One can have the most effective cache in the world, but if it clears entirely on any content change, it is not really workable. A “page” in Drupal can have blocks, listing, entities, regions, and many other objects. When one contained item changes, the container of that item needs to be fully rebuilt; often, that is the whole page, a problem requiring a much-needed solution.
Why can't we just rebuild the parts that have actually changed?
Consider what would be the best case scenario here. Assume that every item listed above can be cached separately. Now if one single entity changes, the following would be our "perfect" page request:
- Drupal bootstraps.
- Drupal builds the page.
- Drupal notices that only the “content” region has changed and retrieves the remaining regions from cache.

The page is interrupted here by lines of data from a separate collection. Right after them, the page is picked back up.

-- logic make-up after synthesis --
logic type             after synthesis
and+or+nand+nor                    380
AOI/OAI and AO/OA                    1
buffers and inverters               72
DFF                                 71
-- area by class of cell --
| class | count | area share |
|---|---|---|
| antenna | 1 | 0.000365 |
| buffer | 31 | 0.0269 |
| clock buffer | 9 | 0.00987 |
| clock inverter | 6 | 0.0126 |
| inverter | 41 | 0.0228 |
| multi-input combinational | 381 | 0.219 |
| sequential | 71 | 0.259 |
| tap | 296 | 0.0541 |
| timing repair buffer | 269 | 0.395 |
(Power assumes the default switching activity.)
## config.mk

```make
export PLATFORM = sky130hd
export DESIGN_NAME = captura_codigo
export DESIGN_NICKNAME = d
export VERILOG_FILES = /design/src/rtl/teclado_pkg.sv /design/src/rtl/detector_liberacion.sv /design/src/rtl/captura_codigo.sv
export SDC_FILE = /design/constraint.sdc
export NUM_CORES = 1
export LEC_CHECK = 0
export CORE_UTILIZATION = 60
export CTS_CLUSTER_SIZE = 12
export DETAILED_ROUTE_END_ITERATION = 7
export DONT_BUFFER_PORTS = 1
export PLACE_DENSITY = 0.75
export SLEW_MARGIN = 25
export SYNTH_ARGS = -nofsm -noshare
export SYNTH_HDL_FRONTEND = slang
export SYNTH_HIERARCHICAL = 1
export SYNTH_SLANG_ARGS = --single-unit
```

## constraint.sdc

```tcl
create_clock -name clk -period 2.5 [get_ports clk]
set_input_delay 0.375 -clock clk [delete_from_list [all_inputs] [get_ports clk]]
set_output_delay 0.375 -clock clk [all_outputs]
set_load 0.1 [all_outputs]
```

## src/rtl/teclado_pkg.sv

```systemverilog
// Key codes and FSM state type shared by the keypad scan driver and the
// code-entry stage.
package teclado_pkg;

    localparam logic [4:0] K_FA   = 5'd10;
    localparam logic [4:0] K_FB   = 5'd11;
    localparam logic [4:0] K_FC   = 5'd12;
    localparam logic [4:0] K_FD   = 5'd13;
    localparam logic [4:0] K_HASH = 5'd14;
    localparam logic [4:0] K_STAR = 5'd15;
    localparam logic [4:0] K_NONE = 5'd16;
    localparam logic [4:0] K_INV  = 5'd17;

    typedef enum logic {
        IDLE,
        WAIT_REL
    } estado_t;

    // Function key A..D mapped to 0..3.
    function automatic logic [1:0] id_funcion(input logic [3:0] tecla);
        logic [3:0] rel;
        rel = tecla - K_FA[3:0];
        return rel[1:0];
    endfunction

endpackage

```

## src/rtl/detector_liberacion.sv

```systemverilog
// One-action-per-press filter: accepts a key strobe in IDLE, then waits for
// REL_CYC consecutive strobe-free cycles before accepting another.
module detector_liberacion
    import teclado_pkg::*;
#(
    parameter int REL_CYC = 8
) (
    input  logic       clk,
    input  logic       rst_n,
    input  logic [4:0] digito,
    input  logic       cambio_digito,
    output logic       acepta,
    output logic [3:0] tecla
);

    localparam int CW = $clog2(REL_CYC + 1);
    localparam logic [CW-1:0] CNT_MAX = CW'(REL_CYC);
    localparam logic [CW-1:0] CNT_ULT = CW'(REL_CYC - 1);

    estado_t       estado, estado_sig;
    logic [CW-1:0] cnt;
    logic          acepta_c;

    // NOTE: sequential state uses non-blocking assignments so every flop
    // samples pre-edge values regardless of process ordering.
    always_ff @(posedge clk or negedge rst_n) begin
        if (!rst_n) estado <= IDLE;
        else        estado <= estado_sig;
    end

    always_comb begin
        // NOTE: default assignment first so no path leaves estado_sig
        // unassigned, which would infer a latch.
        estado_sig = estado;
        case (estado)
            IDLE:     if (cambio_digito && digito < K_NONE) estado_sig = WAIT_REL;
            WAIT_REL: if (!cambio_digito && cnt == CNT_ULT) estado_sig = IDLE;
            default:  estado_sig = IDLE;
        endcase
    end

    always_comb begin
        acepta_c = (estado == IDLE) && cambio_digito && (digito < K_NONE);
    end

    // Release counter: any strobe restarts it, and it saturates at REL_CYC.
    always_ff @(posedge clk or negedge rst_n) begin
        if (!rst_n) begin
            cnt <= '0;
        end else if (estado == IDLE || cambio_digito) begin
            cnt <= '0;
        end else if (cnt != CNT_MAX) begin
            cnt <= cnt + 1'b1;
        end
    end

    always_ff @(posedge clk or negedge rst_n) begin
        if (!rst_n) begin
            acepta <= 1'b0;
            tecla  <= '0;
        end else begin
            acepta <= acepta_c;
            if (acepta_c) tecla <= digito[3:0];
        end
    end

endmodule

```

## src/rtl/captura_codigo.sv

```systemverilog
// Keypad code-entry stage: builds a BCD code from debounced key presses,
// with backspace (#), enter (*) and A..D function-key events.
module captura_codigo
    import teclado_pkg::*;
#(
    parameter int N_DIG   = 4,
    parameter int REL_CYC = 8
) (
    input  logic               clk,
    input  logic               rst_n,
    input  logic [4:0]         digito,
    input  logic               cambio_digito,
    output logic [4*N_DIG-1:0] codigo,
    output logic [3:0]         n_dig,
    output logic [4*N_DIG-1:0] codigo_final,
    output logic               codigo_valido,
    output logic               func_valido,
    output logic [1:0]         func_id,
    output logic               error
);

    localparam int         W     = 4 * N_DIG;
    localparam logic [3:0] N_MAX = 4'(N_DIG);

    logic       acepta;
    logic [3:0] tecla;

    detector_liberacion #(.REL_CYC(REL_CYC)) u_det (
        .clk           (clk),
        .rst_n         (rst_n),
        .digito        (digito),
        .cambio_digito (cambio_digito),
        .acepta        (acepta),
        .tecla         (tecla)
    );

    always_ff @(posedge clk or negedge rst_n) begin
        if (!rst_n) begin
            codigo        <= '0;
            n_dig         <= '0;
            codigo_final  <= '0;
            codigo_valido <= 1'b0;
            func_valido   <= 1'b0;
            func_id       <= '0;
            error         <= 1'b0;
        end else begin
            // Event outputs are single-cycle pulses unless re-asserted below.
            codigo_valido <= 1'b0;
            func_valido   <= 1'b0;
            error         <= 1'b0;
            if (acepta) begin
                if (tecla <= 4'd9) begin
                    if (n_dig < N_MAX) begin
                        codigo <= {codigo[W-5:0], tecla};
                        n_dig  <= n_dig + 1'b1;
                    end else begin
                        error <= 1'b1;
                    end
                end else if (tecla == K_HASH[3:0]) begin
                    if (n_dig != 4'd0) begin
                        codigo <= {4'h0, codigo[W-1:4]};
                        n_dig  <= n_dig - 1'b1;
                    end
                end else if (tecla == K_STAR[3:0]) begin
                    if (n_dig != 4'd0) begin
                        codigo_final  <= codigo;
                        codigo_valido <= 1'b1;
                        codigo        <= '0;
                        n_dig         <= '0;
                    end else begin
                        error <= 1'b1;
                    end
                end else begin
                    func_id     <= id_funcion(tecla);
                    func_valido <= 1'b1;
                end
            end
        end
    end

endmodule

```

==> impl_metrics.ini <==
[status]
status = completed

[clock_network]
cts_tree = built
numCtsBuffers = 5
cts_sinks = 51
path_clk_slew_ns = 0.09
cts_max_level = 2
ctsLongestPathBuffers = 2
cts_resized = 0
clock_latency_ns = 0.31
cts_hold_buffers = 2
cts_setup_buffers = 0
clockRootBuffer = clkbuf_8

[layout]
nets = 230
stdcell_count = 267
multi_input_area_sq_um = 980
fillers = 277
synthToLayoutAreaGrowth_pct = 12.2
drive_gt1_share_pct = 26.5
final_common_cell = dfrtp_1
final_area_sq_um = 2700
diodes = 0
final_cell_mix = dfrtp_1 (51), buf_4 (19), nor2_1 (18), a21oi_1 (16), inv_1 (13)
final-seq-area_sq_um = 1280

[placement]
dp_cells = 257
placed_cell_area_sq_um = 2530
dp_hpwl_um = 3050
finalWeightedCongestion = 0.833
pre_cts_ws_ns = 0.569
numPortBuffers = 0

[logic_synthesis]
synth_fp_nets = 214
synth_cell_types = 42
synthArstFlopShare_pct = 100
yosysSeqAreaShare_pct = 53.0
yosysWarnings = 6
ys_seq_elements = 51
syn_area_per_cell_sq_um = 11.9
synth_edf_count = 0
syn_inst = 202
syn-cell-area_sq_um = 2410
synthFlopType = dfrtp_1

[worst_setup_path]
reg2reg_slack_ns = 0.51
crit_fanout = 24
timing.rr.end = codigo[1]$_DFFE_PN0P_
endpoint_kind = register
path_cells = inv_1 > ha_1 > nor3b_4 > o32ai_4 > buf_12 > nor2_1 > a21oi_1
rr_worst_depth = 7
critical_path_class = register to register
slowest_stage = o32ai_4
cp-start-kind = register
crit_required_ns = 2.73
worstPathArrival_ns = 2.21
cp_slowest_stage_delay_ns = 0.60
crit-reg2reg-launch = n_dig[0]$_DFFE_PN0P_

[timing]
worst-slew-pin-transition_ns = 0.975
period_share_pct = 79.4
min_period_ns = 1.99
rsz0062_at_grt = false
worst_slack_ns = 0.514
final.setup.tns_ns = 0
slew-limit-headroom_pct = 35.0
finalSetupViolations = 0
finalMaxSlewViolations = 0
finalHoldViolCount = 0
fin_worst_skew_ns = 0.00914
clock.fmax_mhz = 504

[global_route]
grt_antenna_before_repair = 0
first_global_vias = 1628
track_usage_pct = 24.3
grt_pass1_wl_um = 7630
overflow = 0
grt_max_degree = 52

[drt]
drt-pass1-iter-count = 4
drc = 0
drtIter0Drc = 111
post_drt_wl_per_cell_um = 17.2
final_antenna_net_count = 0
vias = 1580
drt_wl_total_um = 4580
vias_per_cell = 5.92

[floorplan]
initial_core_util_pct = 64.3
num_rows = 22
fp.dieH_um = 65.3
core_sq_um = 3740
die_w_um = 65.3
ios = 49
die_area_sq_um = 4270

[power_and_ir_drop]
leakagePower_uw = 0.00123
ir_worst_vdd_v = 0.000729
power_density_nw_per_um2 = 1030
total_power_uw = 2770

[run]
maxCapViolations = 0

[hold_path]
hold_path.class = primary input to register
hold_start = digito[4]
worstHoldPathCells = 1
hold_path_end = u_det/acepta$_DFF_PN0_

- Drupal re-builds the content region.
- Drupal notices only one listing in the content region has changed and retrieves the remaining blocks from cache.
- Drupal builds the “missing” block.
- The block contains a listing of entities.
- Drupal re-builds the listing, and entity_view() is called on these entities.
- Drupal retrieves all entities except the changed one from cache.
We would have a bootstrap, then we would see just one region call, one block call, one listing call, and one entity building call. Is this really possible?
Yes and no.
There are certain implementation limitations – especially around page assets – and a unified caching strategy needs to take them into account.
State of the Art
Render Caching is the saving of HTML content in a storage cache, while retaining assets like CSS and JS files and other “out-of-band” data. It can be used for reconstructing the page content, without changing the state the page would have without render caching active. The render cached HTML markup needs to be removed from the cache, or updated in the cache when the objects used for generation of the markup change.